→ **Data for processing**
## config.mk

```make
export PLATFORM = sky130hd
export DESIGN_NAME = enveloped_sine_tone_generator
export DESIGN_NICKNAME = d
export VERILOG_FILES = /design/src/sv/est_pkg.sv /design/src/sv/est_divider.sv /design/src/sv/est_sine.sv /design/src/sv/enveloped_sine_tone_generator.sv
export VERILOG_INCLUDE_DIRS = /design/src /design/src/sv
export SDC_FILE = /design/constraint.sdc
export NUM_CORES = 2
export LEC_CHECK = 0
export BUFFER_PORTS_ARGS = -buffer_cell sky130_fd_sc_hd__buf_2
export CELL_PAD_IN_SITES_DETAIL_PLACEMENT = 0
export CELL_PAD_IN_SITES_GLOBAL_PLACEMENT = 2
export CORE_MARGIN = 5
export CORE_UTILIZATION = 38
export DETAILED_ROUTE_END_ITERATION = 8
export PLACE_DENSITY_LB_ADDON = 0.1
export SYNTH_ARGS = -nofsm -noshare
export SYNTH_HDL_FRONTEND = slang
export SYNTH_SLANG_ARGS = --single-unit
export TNS_END_PERCENT = 100
```

## constraint.sdc

```tcl
create_clock -name clk -period 7 [get_ports clk]
set_clock_uncertainty 0.1 [all_clocks]
set_input_delay 0.35 -clock clk [delete_from_list [all_inputs] [get_ports clk]]
set_output_delay 0.35 -clock clk [all_outputs]
set_load 0.01 [all_outputs]
```
==> src/hdl/mpq_cell.sv <==
`timescale 1ns / 1ps

module mpq_cell (
    input  logic                  clk,
    input  mpq_pkg::cell_cmd_t    cmd,
    input  logic                  occupied,
    input  logic                  upper_ge,
    input  mpq_pkg::data_t        upper_value,
    input  mpq_pkg::data_t        lower_value,
    output mpq_pkg::data_t        value_reg,
    output logic                  ge
);

    mpq_pkg::data_t value_next;

    // Held value ranks at or above the new word; entries sit in descending order.
    assign ge = occupied && (value_reg >= cmd.new_value);

    always_comb
    begin
        value_next = value_reg;
        if (cmd.shift_in && !ge)
        begin
            if (upper_ge)
                value_next = cmd.new_value;
            else
                value_next = upper_value;
        end
        else if (cmd.shift_out)
        begin
            value_next = lower_value;
        end
    end

    always_ff @(posedge clk)
    begin
        value_reg <= value_next;
    end

endmodule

→ **Directions**
Please repeat the whole listing above, keeping every line exactly as it reads.

→ **Solution**
## config.mk

```make
export PLATFORM = sky130hd
export DESIGN_NAME = enveloped_sine_tone_generator
export DESIGN_NICKNAME = d
export VERILOG_FILES = /design/src/sv/est_pkg.sv /design/src/sv/est_divider.sv /design/src/sv/est_sine.sv /design/src/sv/enveloped_sine_tone_generator.sv
export VERILOG_INCLUDE_DIRS = /design/src /design/src/sv
export SDC_FILE = /design/constraint.sdc
export NUM_CORES = 2
export LEC_CHECK = 0
export BUFFER_PORTS_ARGS = -buffer_cell sky130_fd_sc_hd__buf_2
export CELL_PAD_IN_SITES_DETAIL_PLACEMENT = 0
export CELL_PAD_IN_SITES_GLOBAL_PLACEMENT = 2
export CORE_MARGIN = 5
export CORE_UTILIZATION = 38
export DETAILED_ROUTE_END_ITERATION = 8
export PLACE_DENSITY_LB_ADDON = 0.1
export SYNTH_ARGS = -nofsm -noshare
export SYNTH_HDL_FRONTEND = slang
export SYNTH_SLANG_ARGS = --single-unit
export TNS_END_PERCENT = 100
```

## constraint.sdc

```tcl
create_clock -name clk -period 7 [get_ports clk]
set_clock_uncertainty 0.1 [all_clocks]
set_input_delay 0.35 -clock clk [delete_from_list [all_inputs] [get_ports clk]]
set_output_delay 0.35 -clock clk [all_outputs]
set_load 0.01 [all_outputs]
```
==> src/hdl/mpq_cell.sv <==
`timescale 1ns / 1ps

module mpq_cell (
    input  logic                  clk,
    input  mpq_pkg::cell_cmd_t    cmd,
    input  logic                  occupied,
    input  logic                  upper_ge,
    input  mpq_pkg::data_t        upper_value,
    input  mpq_pkg::data_t        lower_value,
    output mpq_pkg::data_t        value_reg,
    output logic                  ge
);

    mpq_pkg::data_t value_next;

    // Held value ranks at or above the new word; entries sit in descending order.
    assign ge = occupied && (value_reg >= cmd.new_value);

    always_comb
    begin
        value_next = value_reg;
        if (cmd.shift_in && !ge)
        begin
            if (upper_ge)
                value_next = cmd.new_value;
            else
                value_next = upper_value;
        end
        else if (cmd.shift_out)
        begin
            value_next = lower_value;
        end
    end

    always_ff @(posedge clk)
    begin
        value_reg <= value_next;
    end

endmodule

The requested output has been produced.